**config.mk**
```make
export PLATFORM = sky130hd
export DESIGN_NAME = sampled_frequent_value_summary
export DESIGN_NICKNAME = d
export VERILOG_FILES = /design/src/sv/sfvs_pkg.sv /design/src/sv/sampled_frequent_value_summary.sv
export SDC_FILE = /design/constraint.sdc
export NUM_CORES = 2
export LEC_CHECK = 0
export BUFFER_PORTS_ARGS = -buffer_cell sky130_fd_sc_hd__buf_2
export CORE_AREA = 10 10 306 382
export CTS_CLUSTER_SIZE = 20
export DETAILED_ROUTE_END_ITERATION = 12
export DIE_AREA = 0 0 316 392
export PLACE_DENSITY = 0.73
export SLEW_MARGIN = 10
export SYNTH_ARGS = -nofsm -noshare
export SYNTH_HDL_FRONTEND = slang
export SYNTH_SLANG_ARGS = --single-unit
export TNS_END_PERCENT = 50
```
**constraint.sdc**
```tcl
create_clock -name clock -period 11.2 [get_ports clock]
set_input_delay 0.56 -clock clock [delete_from_list [all_inputs] [get_ports clock]]
set_output_delay 0.56 -clock clock [all_outputs]
set_load 0.1 [all_outputs]
```
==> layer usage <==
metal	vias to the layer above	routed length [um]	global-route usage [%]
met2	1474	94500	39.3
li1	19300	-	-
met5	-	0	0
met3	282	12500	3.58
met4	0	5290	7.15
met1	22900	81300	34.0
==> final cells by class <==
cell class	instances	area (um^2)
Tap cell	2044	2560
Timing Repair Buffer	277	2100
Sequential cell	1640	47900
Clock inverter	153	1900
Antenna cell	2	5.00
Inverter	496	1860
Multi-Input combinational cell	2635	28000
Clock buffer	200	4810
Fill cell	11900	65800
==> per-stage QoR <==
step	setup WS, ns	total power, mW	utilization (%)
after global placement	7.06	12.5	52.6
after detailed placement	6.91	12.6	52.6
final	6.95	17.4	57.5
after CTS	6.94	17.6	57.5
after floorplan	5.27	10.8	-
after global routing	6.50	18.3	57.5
`src/sbe_pkg.sv`:
```
// ----------------------------------------------------------------------------
// sbe_pkg: shared types and constants of the synthesizer BCD bus word encoder
// Holds the request and result structs, the record that passes from the
// converter to the word emitter, queue status and the bus word constants.
// ----------------------------------------------------------------------------
package sbe_pkg;

  // request and result payloads
  typedef struct packed {
    logic [13:0] base_freq;
    logic [26:0] offset_freq;
    logic [1:0]  channel;
    logic        set_both;
  } sbe_req_t;

  typedef struct packed {
    logic [15:0] bus_word;
    logic        last_word;
  } sbe_res_t;

  // converted transaction, front to back
  typedef struct packed {
    logic [27:0] ofs_bcd;   // seven BCD digits of offset / 10
    logic [15:0] main_bcd;  // four BCD digits of the base frequency
    logic        dec_sel;   // decoupler channel: register pair 2/3
    logic        set_both;
  } sbe_rec_t;

  typedef struct packed {
    logic full;
    logic empty;
  } sbe_qstat_t;

  // channel codes
  localparam logic [1:0] CH_TX  = 2'd1;
  localparam logic [1:0] CH_DEC = 2'd2;

  // bus word fields
  localparam logic [15:0] INIT_PREFIX = 16'ha000;
  localparam logic [15:0] SEQ_PREFIX  = 16'h9000;
  localparam logic [1:0]  INIT_LOW    = 2'b11;
  localparam logic [3:0]  BOARD_ADDR  = 4'd7;

  // divide-by-ten reciprocals
  localparam logic [31:0] RECIP_OFS  = 32'hcccc_cccd;  // >> 35, exact below 2^32
  localparam logic [15:0] RECIP_BASE = 16'hcccd;       // >> 19, exact below 81920

  // converter: one drop step plus seven offset digits
  localparam logic [2:0] STEP_LAST = 3'd7;

  // emitter word indexes
  localparam logic [3:0] IDX_RUN1     = 4'd5;
  localparam logic [3:0] IDX_LAST_ONE = 4'd4;
  localparam logic [3:0] IDX_LAST_TWO = 4'd9;

endpackage

```
`src/sbe_queue.sv`:
```
// ----------------------------------------------------------------------------
// sbe_queue: two-entry record queue
// Decouples the converter from the word emitter.
// ----------------------------------------------------------------------------
module sbe_queue import sbe_pkg::*; (
  input  logic       clk_i,
  input  logic       rst_ni,
  input  logic       push_i,
  input  sbe_rec_t   rec_i,
  input  logic       pop_i,
  output sbe_rec_t   rec_o,
  output sbe_qstat_t stat_o
);

  sbe_rec_t   entry_q [2];
  logic       wr_ptr_q;
  logic       rd_ptr_q;
  logic [1:0] cnt_q;

  assign stat_o.full  = (cnt_q == 2'd2);
  assign stat_o.empty = (cnt_q == 2'd0);
  assign rec_o        = entry_q[rd_ptr_q];

  always_ff @(posedge clk_i or negedge rst_ni) begin
    if (!rst_ni) begin
      wr_ptr_q <= 1'b0;
      rd_ptr_q <= 1'b0;
      cnt_q    <= '0;
    end else begin
      if (push_i) begin
        wr_ptr_q <= ~wr_ptr_q;
      end
      if (pop_i) begin
        rd_ptr_q <= ~rd_ptr_q;
      end
      unique case ({push_i, pop_i})
        2'b10:   cnt_q <= cnt_q + 2'd1;
        2'b01:   cnt_q <= cnt_q - 2'd1;
        default: cnt_q <= cnt_q;
      endcase
    end
  end

  always_ff @(posedge clk_i) begin
    if (push_i) begin
      entry_q[wr_ptr_q] <= rec_i;
    end
  end

endmodule

```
═══
Count every line of the listing holding the string "layer". Reply with the total alone.

2